The story takes place in Edinburgh, in a culture of drinking. As a young boy Frankie observes his father’s infidelity and his mother’s hopelessness. It is confusing because he has also observed their playfulness and affection. He starts to drink and indeed is encouraged to drink by his elders. In time he becomes a violent street tough. Until, that is, he meets Helen whom he pursues with some tenderness and considerable charm. He makes a grand gesture of giving up drinking on the steps of a monument in the city. Helen is an artist and a very strong woman. Frankie is introduced to a new world of galleries, exhibitions and openings. At one of these events he is patronized by a couple of Art Critics and he threatens them with the old violence that lurks just beneath the surface of his new found sobriety. In fact, he is not really sober. In the parlance of 12 Step work he has just “put the cork in the bottle”. The problem of his soul remains. Helen says ‘goodbye’. About the violence she insightfully comments “You look out for it. It doesn’t come looking for you.” “What do I look out for?”, asks Frankie. “The past”, she replies.
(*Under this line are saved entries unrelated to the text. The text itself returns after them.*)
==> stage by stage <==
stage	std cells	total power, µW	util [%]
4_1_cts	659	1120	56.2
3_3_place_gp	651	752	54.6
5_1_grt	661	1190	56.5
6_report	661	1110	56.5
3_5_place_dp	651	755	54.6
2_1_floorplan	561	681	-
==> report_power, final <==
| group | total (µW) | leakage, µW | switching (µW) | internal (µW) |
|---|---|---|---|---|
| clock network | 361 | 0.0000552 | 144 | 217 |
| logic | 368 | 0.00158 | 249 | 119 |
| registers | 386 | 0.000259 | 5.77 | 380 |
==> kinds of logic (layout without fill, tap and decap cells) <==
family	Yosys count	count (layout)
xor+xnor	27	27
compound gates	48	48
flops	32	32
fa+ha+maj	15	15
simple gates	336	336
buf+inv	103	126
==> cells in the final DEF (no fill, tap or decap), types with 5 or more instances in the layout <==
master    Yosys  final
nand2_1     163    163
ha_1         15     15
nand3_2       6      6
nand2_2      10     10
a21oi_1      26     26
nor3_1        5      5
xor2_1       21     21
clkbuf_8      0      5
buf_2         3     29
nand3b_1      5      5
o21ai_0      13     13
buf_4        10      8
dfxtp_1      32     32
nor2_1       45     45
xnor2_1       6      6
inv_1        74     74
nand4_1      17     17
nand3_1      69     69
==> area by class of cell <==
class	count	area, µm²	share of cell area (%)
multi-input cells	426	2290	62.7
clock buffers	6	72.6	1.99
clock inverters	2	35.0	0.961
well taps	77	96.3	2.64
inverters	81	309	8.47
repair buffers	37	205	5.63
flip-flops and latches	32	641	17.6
[src/rtl/burst_addr_pkg.sv]
package burst_addr_pkg;
   localparam int unsigned BEAT_W = 2;
   localparam int unsigned BEATS  = 1 << BEAT_W;

   typedef enum logic [1:0] {
      CMD_HOLD = 2'd0,
      CMD_STEP = 2'd1,
      CMD_LOAD = 2'd2
   } burst_cmd_e;
endpackage

[src/rtl/burst_cmd_dec.sv]
module burst_cmd_dec
   import burst_addr_pkg::*;
(
   input  logic       clk_en_i,
   input  logic       load_i,
   input  logic       adv_i,
   output burst_cmd_e cmd_o
);
   always_comb begin
      if (!clk_en_i)   cmd_o = CMD_HOLD;
      else if (load_i) cmd_o = CMD_LOAD;
      else if (adv_i)  cmd_o = CMD_STEP;
      else             cmd_o = CMD_HOLD;
   end
endmodule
“Where is love when you need it most? Where is love when the past begins to leak into your heart?”
However, he meets Mary in an A.A. group, coaches a boys’ soccer team, joins an acting group and life seems to be getting together for him. But “the past” catches up with him by surprise when he thinks he sees Mary in the same ally in the same scene as he found his father many years ago. He’s stuck and lapses into a withholding silence. He is a stone confronted by a very passionate Mary who has invested all in this relationship. But he leaves. The story is classically Tragic as Frankie gets ground down by the fates which he stubbornly defies but does not confront.
In a book I Don’t Want to Talk About It: Overcoming the secret legacy of male depression Terrence Real makes a helpful distinction between overt and covert depression. Overt depression in men is hard enough to admit but can be treated when it becomes bad enough and obvious enough to require attention. Covert depression, often stemming from childhood lurks beneath the therapeutic radar because it is covered by alcohol abuse, infidelity, violence, overwork and emotional disengagement. Some of these behaviours are well rewarded in our culture even though they are defensive strategies for avoiding connection with one’s past. Frankie’s past pops up in his face throughout the movie; helping his falling down drunk father in the street, the gang that he ran with, his father’s former lover serving him tea and his mistaking another couple in the same ally way for Mary. He sees or imagines the past but never confronts and deals with it. The truth is not able to make him free.
This movie is a memoir of the director. Watch the director’s comments on the DVD for insights into both the shooting of the movie and the story behind the story.